Collected data entries ▸
···
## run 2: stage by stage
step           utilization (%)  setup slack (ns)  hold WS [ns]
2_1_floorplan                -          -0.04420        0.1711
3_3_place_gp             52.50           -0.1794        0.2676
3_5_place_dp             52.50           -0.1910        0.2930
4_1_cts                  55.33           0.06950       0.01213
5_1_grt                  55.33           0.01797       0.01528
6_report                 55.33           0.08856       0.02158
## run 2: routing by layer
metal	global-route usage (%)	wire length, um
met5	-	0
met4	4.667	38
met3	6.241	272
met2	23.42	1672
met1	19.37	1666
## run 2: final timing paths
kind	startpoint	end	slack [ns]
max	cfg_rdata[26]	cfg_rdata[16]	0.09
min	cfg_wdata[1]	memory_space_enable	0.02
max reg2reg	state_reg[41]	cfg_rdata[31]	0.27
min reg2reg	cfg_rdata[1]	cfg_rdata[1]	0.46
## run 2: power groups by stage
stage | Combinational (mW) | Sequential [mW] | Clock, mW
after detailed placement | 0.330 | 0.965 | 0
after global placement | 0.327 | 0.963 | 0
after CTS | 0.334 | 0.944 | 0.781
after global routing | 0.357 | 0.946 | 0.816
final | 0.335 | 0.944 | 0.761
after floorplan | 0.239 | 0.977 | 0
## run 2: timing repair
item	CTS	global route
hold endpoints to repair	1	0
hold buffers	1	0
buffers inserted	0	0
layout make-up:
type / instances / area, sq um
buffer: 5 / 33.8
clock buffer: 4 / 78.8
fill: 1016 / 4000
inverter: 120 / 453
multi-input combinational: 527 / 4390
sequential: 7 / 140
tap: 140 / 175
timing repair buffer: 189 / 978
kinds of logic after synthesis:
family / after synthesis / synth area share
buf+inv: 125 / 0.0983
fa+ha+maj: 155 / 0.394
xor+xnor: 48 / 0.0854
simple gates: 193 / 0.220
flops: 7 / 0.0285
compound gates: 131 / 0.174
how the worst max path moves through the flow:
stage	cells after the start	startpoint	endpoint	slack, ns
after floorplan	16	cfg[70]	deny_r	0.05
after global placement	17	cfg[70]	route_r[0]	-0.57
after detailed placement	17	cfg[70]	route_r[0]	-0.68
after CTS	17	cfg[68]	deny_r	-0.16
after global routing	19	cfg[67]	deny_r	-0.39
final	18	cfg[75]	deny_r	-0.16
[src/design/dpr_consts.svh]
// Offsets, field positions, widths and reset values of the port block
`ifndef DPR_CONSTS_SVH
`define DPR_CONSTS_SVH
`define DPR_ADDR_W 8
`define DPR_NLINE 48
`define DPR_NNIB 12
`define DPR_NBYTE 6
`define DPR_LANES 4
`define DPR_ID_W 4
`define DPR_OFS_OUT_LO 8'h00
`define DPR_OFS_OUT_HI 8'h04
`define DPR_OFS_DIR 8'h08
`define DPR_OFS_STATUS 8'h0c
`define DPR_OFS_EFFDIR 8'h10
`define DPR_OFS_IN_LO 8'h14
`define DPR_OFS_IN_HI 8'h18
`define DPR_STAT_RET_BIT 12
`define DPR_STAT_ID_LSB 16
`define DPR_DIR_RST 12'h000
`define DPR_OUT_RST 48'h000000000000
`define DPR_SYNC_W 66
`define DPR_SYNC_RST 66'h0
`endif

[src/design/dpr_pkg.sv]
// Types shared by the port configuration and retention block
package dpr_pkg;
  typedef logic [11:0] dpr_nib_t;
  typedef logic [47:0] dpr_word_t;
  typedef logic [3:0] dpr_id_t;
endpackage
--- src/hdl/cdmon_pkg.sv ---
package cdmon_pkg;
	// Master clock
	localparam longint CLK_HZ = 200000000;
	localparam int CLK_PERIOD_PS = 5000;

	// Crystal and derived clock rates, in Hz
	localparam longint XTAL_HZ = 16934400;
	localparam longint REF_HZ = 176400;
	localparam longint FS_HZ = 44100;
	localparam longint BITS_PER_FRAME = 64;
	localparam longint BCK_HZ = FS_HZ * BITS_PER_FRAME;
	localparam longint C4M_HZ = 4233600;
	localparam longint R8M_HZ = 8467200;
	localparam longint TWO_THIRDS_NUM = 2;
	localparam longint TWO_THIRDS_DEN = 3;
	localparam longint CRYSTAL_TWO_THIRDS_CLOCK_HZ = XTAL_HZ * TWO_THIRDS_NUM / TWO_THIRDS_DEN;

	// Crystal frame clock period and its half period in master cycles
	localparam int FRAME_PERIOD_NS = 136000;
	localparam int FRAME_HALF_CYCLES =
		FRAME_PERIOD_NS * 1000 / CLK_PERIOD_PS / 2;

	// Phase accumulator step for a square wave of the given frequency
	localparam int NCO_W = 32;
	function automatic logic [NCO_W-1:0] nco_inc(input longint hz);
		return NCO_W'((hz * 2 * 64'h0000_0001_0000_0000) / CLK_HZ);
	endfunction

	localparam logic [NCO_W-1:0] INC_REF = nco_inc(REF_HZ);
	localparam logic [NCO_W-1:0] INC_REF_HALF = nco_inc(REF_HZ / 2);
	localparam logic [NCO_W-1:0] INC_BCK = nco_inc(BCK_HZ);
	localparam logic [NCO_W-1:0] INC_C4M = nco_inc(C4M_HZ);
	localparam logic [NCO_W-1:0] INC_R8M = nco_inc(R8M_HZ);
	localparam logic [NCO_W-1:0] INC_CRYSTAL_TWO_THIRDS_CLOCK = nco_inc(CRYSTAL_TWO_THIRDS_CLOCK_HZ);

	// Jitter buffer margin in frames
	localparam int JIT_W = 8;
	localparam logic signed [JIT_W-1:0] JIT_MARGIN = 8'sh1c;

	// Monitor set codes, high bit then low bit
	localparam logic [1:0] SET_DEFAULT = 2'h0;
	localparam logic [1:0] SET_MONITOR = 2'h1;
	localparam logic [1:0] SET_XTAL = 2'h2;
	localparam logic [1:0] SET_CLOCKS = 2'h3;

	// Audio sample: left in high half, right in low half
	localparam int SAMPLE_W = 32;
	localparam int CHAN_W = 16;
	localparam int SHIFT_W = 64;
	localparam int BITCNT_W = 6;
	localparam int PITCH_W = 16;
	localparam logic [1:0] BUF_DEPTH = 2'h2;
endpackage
···
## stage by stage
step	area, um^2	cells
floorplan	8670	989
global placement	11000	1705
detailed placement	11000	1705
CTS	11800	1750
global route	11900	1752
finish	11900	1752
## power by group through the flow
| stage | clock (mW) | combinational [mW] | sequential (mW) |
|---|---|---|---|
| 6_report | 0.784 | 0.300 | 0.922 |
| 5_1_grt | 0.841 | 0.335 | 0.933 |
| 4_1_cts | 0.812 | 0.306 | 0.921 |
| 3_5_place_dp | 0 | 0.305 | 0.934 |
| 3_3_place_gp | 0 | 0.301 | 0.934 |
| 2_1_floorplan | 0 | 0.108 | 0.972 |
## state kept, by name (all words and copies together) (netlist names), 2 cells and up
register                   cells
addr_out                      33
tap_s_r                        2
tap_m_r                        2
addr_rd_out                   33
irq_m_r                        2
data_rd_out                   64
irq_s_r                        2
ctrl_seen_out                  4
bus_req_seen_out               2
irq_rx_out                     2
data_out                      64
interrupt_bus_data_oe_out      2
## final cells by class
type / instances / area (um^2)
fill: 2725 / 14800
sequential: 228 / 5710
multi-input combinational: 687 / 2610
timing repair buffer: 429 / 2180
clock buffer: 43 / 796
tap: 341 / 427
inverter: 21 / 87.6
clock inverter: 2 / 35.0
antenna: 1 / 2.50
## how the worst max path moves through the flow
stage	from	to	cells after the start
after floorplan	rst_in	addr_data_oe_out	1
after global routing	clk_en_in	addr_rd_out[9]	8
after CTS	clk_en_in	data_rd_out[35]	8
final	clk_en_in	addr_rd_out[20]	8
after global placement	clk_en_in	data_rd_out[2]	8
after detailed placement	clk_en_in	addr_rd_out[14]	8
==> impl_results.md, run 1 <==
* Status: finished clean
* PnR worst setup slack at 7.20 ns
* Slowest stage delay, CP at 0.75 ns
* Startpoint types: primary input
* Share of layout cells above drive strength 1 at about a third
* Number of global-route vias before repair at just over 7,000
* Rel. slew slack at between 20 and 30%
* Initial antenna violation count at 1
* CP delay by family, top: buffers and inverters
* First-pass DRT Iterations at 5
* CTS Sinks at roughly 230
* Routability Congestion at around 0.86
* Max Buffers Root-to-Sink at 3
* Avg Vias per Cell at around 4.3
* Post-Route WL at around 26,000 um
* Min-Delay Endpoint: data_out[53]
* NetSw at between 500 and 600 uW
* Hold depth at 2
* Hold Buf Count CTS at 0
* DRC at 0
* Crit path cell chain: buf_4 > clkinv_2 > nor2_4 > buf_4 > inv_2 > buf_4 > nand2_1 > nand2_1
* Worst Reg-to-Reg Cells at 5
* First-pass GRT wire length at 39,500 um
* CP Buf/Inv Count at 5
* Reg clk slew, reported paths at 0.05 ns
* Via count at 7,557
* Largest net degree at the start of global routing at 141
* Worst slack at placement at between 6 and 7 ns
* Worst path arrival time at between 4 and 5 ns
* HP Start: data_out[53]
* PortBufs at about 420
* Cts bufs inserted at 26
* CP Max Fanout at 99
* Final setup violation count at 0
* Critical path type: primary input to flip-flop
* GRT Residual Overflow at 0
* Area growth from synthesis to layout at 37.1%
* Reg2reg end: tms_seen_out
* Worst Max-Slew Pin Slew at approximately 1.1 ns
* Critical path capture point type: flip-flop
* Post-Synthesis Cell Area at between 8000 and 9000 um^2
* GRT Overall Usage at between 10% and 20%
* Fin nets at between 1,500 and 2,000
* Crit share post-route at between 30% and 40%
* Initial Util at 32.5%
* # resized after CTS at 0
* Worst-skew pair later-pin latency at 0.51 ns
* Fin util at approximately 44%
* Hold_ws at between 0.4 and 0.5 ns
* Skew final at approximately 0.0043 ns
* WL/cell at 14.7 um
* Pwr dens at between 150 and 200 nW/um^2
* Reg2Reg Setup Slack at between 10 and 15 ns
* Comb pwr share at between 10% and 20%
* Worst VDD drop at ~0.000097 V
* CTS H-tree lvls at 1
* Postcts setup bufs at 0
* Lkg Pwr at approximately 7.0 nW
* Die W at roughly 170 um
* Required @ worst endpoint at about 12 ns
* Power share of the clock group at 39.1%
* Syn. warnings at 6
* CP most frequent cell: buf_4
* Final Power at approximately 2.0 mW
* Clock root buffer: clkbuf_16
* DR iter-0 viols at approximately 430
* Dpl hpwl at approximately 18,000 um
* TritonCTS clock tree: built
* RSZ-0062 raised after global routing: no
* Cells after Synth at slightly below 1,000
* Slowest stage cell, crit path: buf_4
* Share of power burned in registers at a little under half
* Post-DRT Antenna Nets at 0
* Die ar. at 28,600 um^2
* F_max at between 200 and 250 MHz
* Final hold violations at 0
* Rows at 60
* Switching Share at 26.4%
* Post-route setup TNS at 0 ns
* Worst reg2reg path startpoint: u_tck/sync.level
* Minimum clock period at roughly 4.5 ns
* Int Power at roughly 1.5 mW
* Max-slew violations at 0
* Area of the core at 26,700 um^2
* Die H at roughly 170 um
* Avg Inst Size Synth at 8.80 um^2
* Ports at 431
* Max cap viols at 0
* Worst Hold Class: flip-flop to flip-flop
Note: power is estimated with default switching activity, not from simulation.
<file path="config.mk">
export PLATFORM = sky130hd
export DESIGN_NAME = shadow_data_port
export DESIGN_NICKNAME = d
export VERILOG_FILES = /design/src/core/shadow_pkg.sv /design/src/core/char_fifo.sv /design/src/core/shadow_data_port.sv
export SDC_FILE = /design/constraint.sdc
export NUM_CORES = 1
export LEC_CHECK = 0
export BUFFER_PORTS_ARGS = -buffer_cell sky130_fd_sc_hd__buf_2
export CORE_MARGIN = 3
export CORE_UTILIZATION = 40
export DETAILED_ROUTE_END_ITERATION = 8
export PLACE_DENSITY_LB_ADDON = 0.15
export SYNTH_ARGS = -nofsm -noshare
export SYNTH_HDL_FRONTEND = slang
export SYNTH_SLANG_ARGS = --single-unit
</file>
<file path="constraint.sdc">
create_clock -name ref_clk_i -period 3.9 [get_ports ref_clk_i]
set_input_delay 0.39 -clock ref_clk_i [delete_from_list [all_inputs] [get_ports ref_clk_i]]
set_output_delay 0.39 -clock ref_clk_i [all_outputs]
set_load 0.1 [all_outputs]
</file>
···
Prompt ▸ Tally the lines in the entries above that hold the word "family". Reply with nothing but that count.

Response to this exercise ▸ 2